An Example

Generally the idea of model checking seems appealing in theory, but people are often skeptical that it can be used in practice. So this is a guided example of how to implement a simple spec and find errors. This example is not necessary to understand the rest of the guide. Everything here will be covered much more extensively in the following sections. Still, it’s worth getting some hands-on experience.

The Problem

You’re writing software for a bank. You have Alice and Bob as clients, each with a certain amount of money in their accounts. Alice wants to send some money to Bob. How do you model this? Assume all you care about is their bank accounts.

Step One

Here’s one way:

---- MODULE transfer ----
EXTENDS Naturals, TLC

(* --algorithm transfer
variables alice_account = 10, bob_account = 10, money = 5;

begin
A: alice_account := alice_account - money;
B: bob_account := bob_account + money;

end algorithm *)
====

Before we start messing with it, let’s break down the current syntax we have. Since TLA+ is a specification language, it enforces certain restrictions on the structure of your program.

  • If the filename is “transfer”, the first line of the spec must be ---- MODULE transfer ----. You must have at least four dashes on each side. Similarly, the last line must be at least four equal signs. Anything before the MODULE or after the bottom is ignored.
  • EXTENDS is the equivalent of an import statement.
  • \* is a comment, (* *) are comment blocks. Note that the algorithm is in a comment block. This is intentional. Since PlusCal algorithms aren’t syntactically valid TLA+, we can’t run it in a TLA file. Instead, you leave them in comments and let the PlusCal translator translate it.
  • variables is, shockingly enough, variables. Note that we use = when declaring variables, while in the algorithm itself we use :=. Outside of variable definition = is the comparison operator. Not equals is written as /=. 1 + 2 = 3; 2 + 3 /= 4.
  • A: and B: are labels. They define the steps the algorithm takes. Understanding how labels work is critical to writing more complex algorithms, as they define the places where your concurrency can go horribly awry. We’ll be diving into them a bit deeper later.

So how do we run this? Well, we can’t. First of all, it’s not real code, we have to transpile it first. Also, we don’t exactly ‘run’ it. Instead, we design models to test against it. Let’s get that set up right now.

TLA+ Toolbox

The TLA+ Toolbox is the IDE for TLA+. Using TLA+ has enough moving parts that using an IDE is the right choice here, regardless of your preferences.

Let’s open it up and add our current project. There’s two parts to a specification: the modules and the models. Modules have our code, models test them. Try creating a new spec with the above code in it, and then translate that into TLA+ (on Mac it’s ⌘T).

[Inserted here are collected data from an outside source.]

--- config.mk ---
export PLATFORM = sky130hd
export DESIGN_NAME = mac_result_drain
export DESIGN_NICKNAME = d
export VERILOG_FILES = /design/src/rtl/mac_pkg.sv /design/src/rtl/lane_requant.sv /design/src/rtl/mac_result_drain.sv
export SDC_FILE = /design/constraint.sdc
export NUM_CORES = 1
export LEC_CHECK = 0
export CAP_MARGIN = 20
export CELL_PAD_IN_SITES_DETAIL_PLACEMENT = 0
export CELL_PAD_IN_SITES_GLOBAL_PLACEMENT = 1
export CORE_ASPECT_RATIO = 1.4
export CORE_UTILIZATION = 42
export CTS_BUF_LIST = sky130_fd_sc_hd__clkbuf_4 sky130_fd_sc_hd__clkbuf_8
export CTS_CLUSTER_SIZE = 20
export DETAILED_ROUTE_END_ITERATION = 8
export PLACE_DENSITY = 0.91
export SETUP_SLACK_MARGIN = 0.2
export SYNTH_ARGS = -nofsm -noshare
export SYNTH_HDL_FRONTEND = slang
export SYNTH_SLANG_ARGS = --single-unit
--- constraint.sdc ---
create_clock -name clk -period 5.71 [get_ports clk]
set_input_delay 1.142 -clock clk [delete_from_list [all_inputs] [get_ports clk]]
set_output_delay 1.142 -clock clk [all_outputs]
set_load 0.05 [all_outputs]
--- src/rtl/mac_pkg.sv ---
// mac_pkg: shared types and constants for the MAC result drain path.
//   ACC_W            packed accumulator width
//   prec_level_t     precision level encoding (FULL/HALF/QUARTER/ILLEGAL)
//   LANE_W_*/LANES_* lane width and lane count for each precision level
//   drain_state_t    drain FSM state encoding
//   last_lane()      index of the final lane for a precision level
package mac_pkg;

  localparam int unsigned ACC_W = 56;

  typedef enum logic [1:0] {
    FULL    = 2'b00,
    HALF    = 2'b01,
    QUARTER = 2'b10,
    ILLEGAL = 2'b11
  } prec_level_t;

  localparam int unsigned LANE_W_FULL    = 56;
  localparam int unsigned LANE_W_HALF    = 28;
  localparam int unsigned LANE_W_QUARTER = 14;

  localparam int unsigned LANES_FULL    = 1;
  localparam int unsigned LANES_HALF    = 2;
  localparam int unsigned LANES_QUARTER = 4;

  typedef enum logic [1:0] {
    S_IDLE  = 2'd0,
    S_EMIT  = 2'd1,
    S_CLEAR = 2'd2
  } drain_state_t;

  function automatic logic [1:0] last_lane(input prec_level_t p);
    logic [1:0] r;
    unique case (p)
      HALF:    r = 2'(LANES_HALF - 1);
      QUARTER: r = 2'(LANES_QUARTER - 1);
      default: r = 2'(LANES_FULL - 1);
    endcase
    return r;
  endfunction

endpackage

--- src/rtl/lane_requant.sv ---
// lane_requant: combinational extract / sign-extend / shift / saturate of
// one lane of the packed accumulator word.
//   word_i   packed accumulator word
//   prec_i   precision level selecting the lane layout
//   lane_i   lane index to extract
//   shamt_i  arithmetic right-shift amount
//   data_o   saturated OUT_W-bit signed result
// Build option: MAC_DRAIN_ROUND_EN adds 2^(shamt-1) before the shift
// (round half up); undefined gives a plain floor shift.
module lane_requant
  import mac_pkg::*;
#(
  parameter int unsigned OUT_W   = 8,
  parameter int unsigned SHIFT_W = 6
) (
  input  logic [ACC_W-1:0]   word_i,
  input  prec_level_t        prec_i,
  input  logic [1:0]         lane_i,
  input  logic [SHIFT_W-1:0] shamt_i,
  output logic [OUT_W-1:0]   data_o
);

  // One guard bit above the widest lane keeps the rounding add from wrapping.
  localparam int unsigned EXT_W = ACC_W + 1;
  localparam int unsigned CMP_W = (SHIFT_W > 7) ? SHIFT_W : 7;

  localparam logic signed [EXT_W-1:0] SAT_MAX =
    $signed({{(EXT_W - OUT_W + 1){1'b0}}, {(OUT_W - 1){1'b1}}});
  localparam logic signed [EXT_W-1:0] SAT_MIN = ~SAT_MAX;

  logic signed [EXT_W-1:0] lane_ext;
  logic signed [EXT_W-1:0] rounded;
  logic signed [EXT_W-1:0] shifted;
  logic [CMP_W-1:0]        lane_w;
  logic [CMP_W-1:0]        shamt_x;

  always_comb begin
    lane_ext = EXT_W'($signed(word_i));
    lane_w   = CMP_W'(LANE_W_FULL);
    unique case (prec_i)
      HALF: begin
        lane_w = CMP_W'(LANE_W_HALF);
        if (lane_i[0]) lane_ext = EXT_W'($signed(word_i[55:28]));
        else           lane_ext = EXT_W'($signed(word_i[27:0]));
      end
      QUARTER: begin
        lane_w = CMP_W'(LANE_W_QUARTER);
        unique case (lane_i)
          2'd0:    lane_ext = EXT_W'($signed(word_i[13:0]));
          2'd1:    lane_ext = EXT_W'($signed(word_i[27:14]));
          2'd2:    lane_ext = EXT_W'($signed(word_i[41:28]));
          default: lane_ext = EXT_W'($signed(word_i[55:42]));
        endcase
      end
      default: begin
        lane_ext = EXT_W'($signed(word_i));
        lane_w   = CMP_W'(LANE_W_FULL);
      end
    endcase
  end

  always_comb begin
    shamt_x = CMP_W'(shamt_i);
    rounded = lane_ext;
    shifted = '0;
    if (shamt_x >= lane_w) begin
      // Everything shifted out: only the sign survives.
      shifted = lane_ext[EXT_W-1] ? '1 : '0;
    end else begin
`ifdef MAC_DRAIN_ROUND_EN
      if (shamt_x != '0)
        rounded = lane_ext + (EXT_W'(1) << (shamt_x - CMP_W'(1)));
`endif
      shifted = rounded >>> shamt_i;
    end
  end

  always_comb begin
    data_o = shifted[OUT_W-1:0];
    if (shifted > SAT_MAX)      data_o = SAT_MAX[OUT_W-1:0];
    else if (shifted < SAT_MIN) data_o = SAT_MIN[OUT_W-1:0];
  end

endmodule

--- src/rtl/mac_result_drain.sv ---
// mac_result_drain: captures a packed accumulator word, streams its 1/2/4
// requantized lanes over valid/ready, then pulses a clear to the MAC.
//   clk, rstn              clock, asynchronous active-low reset
//   start                  request to drain acc_in (ignored while busy)
//   prec_level             lane layout (00 full, 01 half, 10 quarter, 11 illegal)
//   acc_in, shamt          accumulator word and right-shift amount
//   busy                   drain in progress
//   out_data/lane/last     registered output beat
//   out_valid, out_ready   beat handshake
//   mac_clr                one-cycle clear request after the final lane
//   err                    one-cycle pulse for start with an illegal level
// Build option: MAC_DRAIN_ROUND_EN enables round-half-up in lane_requant.
module mac_result_drain
  import mac_pkg::*;
#(
  parameter int unsigned OUT_W   = 8,
  parameter int unsigned SHIFT_W = 6
) (
  input  logic               clk,
  input  logic               rstn,
  input  logic               start,
  input  logic [1:0]         prec_level,
  input  logic [ACC_W-1:0]   acc_in,
  input  logic [SHIFT_W-1:0] shamt,
  output logic               busy,
  output logic [OUT_W-1:0]   out_data,
  output logic [1:0]         out_lane,
  output logic               out_last,
  output logic               out_valid,
  input  logic               out_ready,
  output logic               mac_clr,
  output logic               err
);

  drain_state_t       state_q, state_d;
  logic [ACC_W-1:0]   word_q, word_d;
  prec_level_t        prec_q, prec_d;
  logic [SHIFT_W-1:0] shamt_q, shamt_d;
  logic [1:0]         lane_q, lane_d;
  logic [OUT_W-1:0]   data_q, data_d;
  logic               last_q, last_d;
  logic               err_q, err_d;

  prec_level_t        prec_in;
  logic [ACC_W-1:0]   rq_word;
  prec_level_t        rq_prec;
  logic [1:0]         rq_lane;
  logic [SHIFT_W-1:0] rq_shamt;
  logic [OUT_W-1:0]   rq_data;

  assign prec_in = prec_level_t'(prec_level);

  // The requantizer always computes the *next* beat: lane 0 of the incoming
  // word while idle, lane_q+1 of the captured word while emitting. This lets
  // the beat be registered on the same edge as capture/handshake.
  always_comb begin
    rq_word  = word_q;
    rq_prec  = prec_q;
    rq_shamt = shamt_q;
    rq_lane  = lane_q + 2'd1;
    if (state_q == S_IDLE) begin
      rq_word  = acc_in;
      rq_prec  = prec_in;
      rq_shamt = shamt;
      rq_lane  = '0;
    end
  end

  lane_requant #(
    .OUT_W   (OUT_W),
    .SHIFT_W (SHIFT_W)
  ) u_requant (
    .word_i  (rq_word),
    .prec_i  (rq_prec),
    .lane_i  (rq_lane),
    .shamt_i (rq_shamt),
    .data_o  (rq_data)
  );

  always_comb begin
    state_d = state_q;
    word_d  = word_q;
    prec_d  = prec_q;
    shamt_d = shamt_q;
    lane_d  = lane_q;
    data_d  = data_q;
    last_d  = last_q;
    err_d   = 1'b0;
    unique case (state_q)
      S_IDLE: begin
        if (start) begin
          if (prec_in == ILLEGAL) begin
            err_d = 1'b1;
          end else begin
            state_d = S_EMIT;
            word_d  = acc_in;
            prec_d  = prec_in;
            shamt_d = shamt;
            lane_d  = '0;
            data_d  = rq_data;
            last_d  = (last_lane(prec_in) == 2'd0);
          end
        end
      end
      S_EMIT: begin
        if (out_ready) begin
          if (last_q) begin
            state_d = S_CLEAR;
          end else begin
            lane_d = lane_q + 2'd1;
            data_d = rq_data;
            last_d = ((lane_q + 2'd1) == last_lane(prec_q));
          end
        end
      end
      S_CLEAR: state_d = S_IDLE;
      default: state_d = S_IDLE;
    endcase
  end

  always_ff @(posedge clk or negedge rstn) begin
    if (!rstn) begin
      state_q <= S_IDLE;
      word_q  <= '0;
      prec_q  <= FULL;
      shamt_q <= '0;
      lane_q  <= '0;
      data_q  <= '0;
      last_q  <= 1'b0;
      err_q   <= 1'b0;
    end else begin
      state_q <= state_d;
      word_q  <= word_d;
      prec_q  <= prec_d;
      shamt_q <= shamt_d;
      lane_q  <= lane_d;
      data_q  <= data_d;
      last_q  <= last_d;
      err_q   <= err_d;
    end
  end

  assign busy      = (state_q != S_IDLE);
  assign out_valid = (state_q == S_EMIT);
  assign mac_clr   = (state_q == S_CLEAR);
  assign out_data  = data_q;
  assign out_lane  = lane_q;
  assign out_last  = last_q;
  assign err       = err_q;

endmodule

Immediately, you’ll see a bunch of code appear. That’s the TLA+ translation of our PlusCal algorithm, aka what the model checker will actually run. Speaking of which, let’s also create a model:

It’s okay for the model to be empty right now; even without any configuration we’ll be able to use it in the next section.

Assertions and Sets

Can Alice’s account go negative? Right now our spec allows that, which we don’t want. We can start by adding a basic assert check after the transaction. This is the same as asserts in any other language. In TLA+, though, it’s (mostly) used for debugging. That’s because TLA+ has vastly more powerful tools for checking contracts and properties. But let’s start small.

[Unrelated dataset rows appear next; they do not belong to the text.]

$ cat config.mk
export PLATFORM = sky130hd
export DESIGN_NAME = multi_cycle_controller
export DESIGN_NICKNAME = d
export VERILOG_FILES = /design/src/rtl/multi_cycle_controller.sv
export SDC_FILE = /design/constraint.sdc
export NUM_CORES = 1
export LEC_CHECK = 0
export CORE_UTILIZATION = 39
export DETAILED_ROUTE_END_ITERATION = 12
export PLACE_DENSITY = 0.76
export SLEW_MARGIN = 5
export SYNTH_ARGS = -nofsm -noshare
export SYNTH_HDL_FRONTEND = slang
export SYNTH_SLANG_ARGS = --single-unit
$ cat constraint.sdc
create_clock -name clk -period 1.4 [get_ports clk]
set_input_delay 0.21 -clock clk [delete_from_list [all_inputs] [get_ports clk]]
set_output_delay 0.21 -clock clk [all_outputs]
set_load 0.03 [all_outputs]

Here’s what our code looks like with the assert:

---- MODULE transfer ----
EXTENDS Naturals, TLC

(* --algorithm transfer
variables alice_account = 10, bob_account = 10, money = 5;

begin
A: alice_account := alice_account - money;
B: bob_account := bob_account + money;
C: assert alice_account >= 0;
end algorithm *)
=====

Standard practice for unit testing {and test-driven development: write a breaking test, fix it, write a working test}. If we run this, the model will successfully pass.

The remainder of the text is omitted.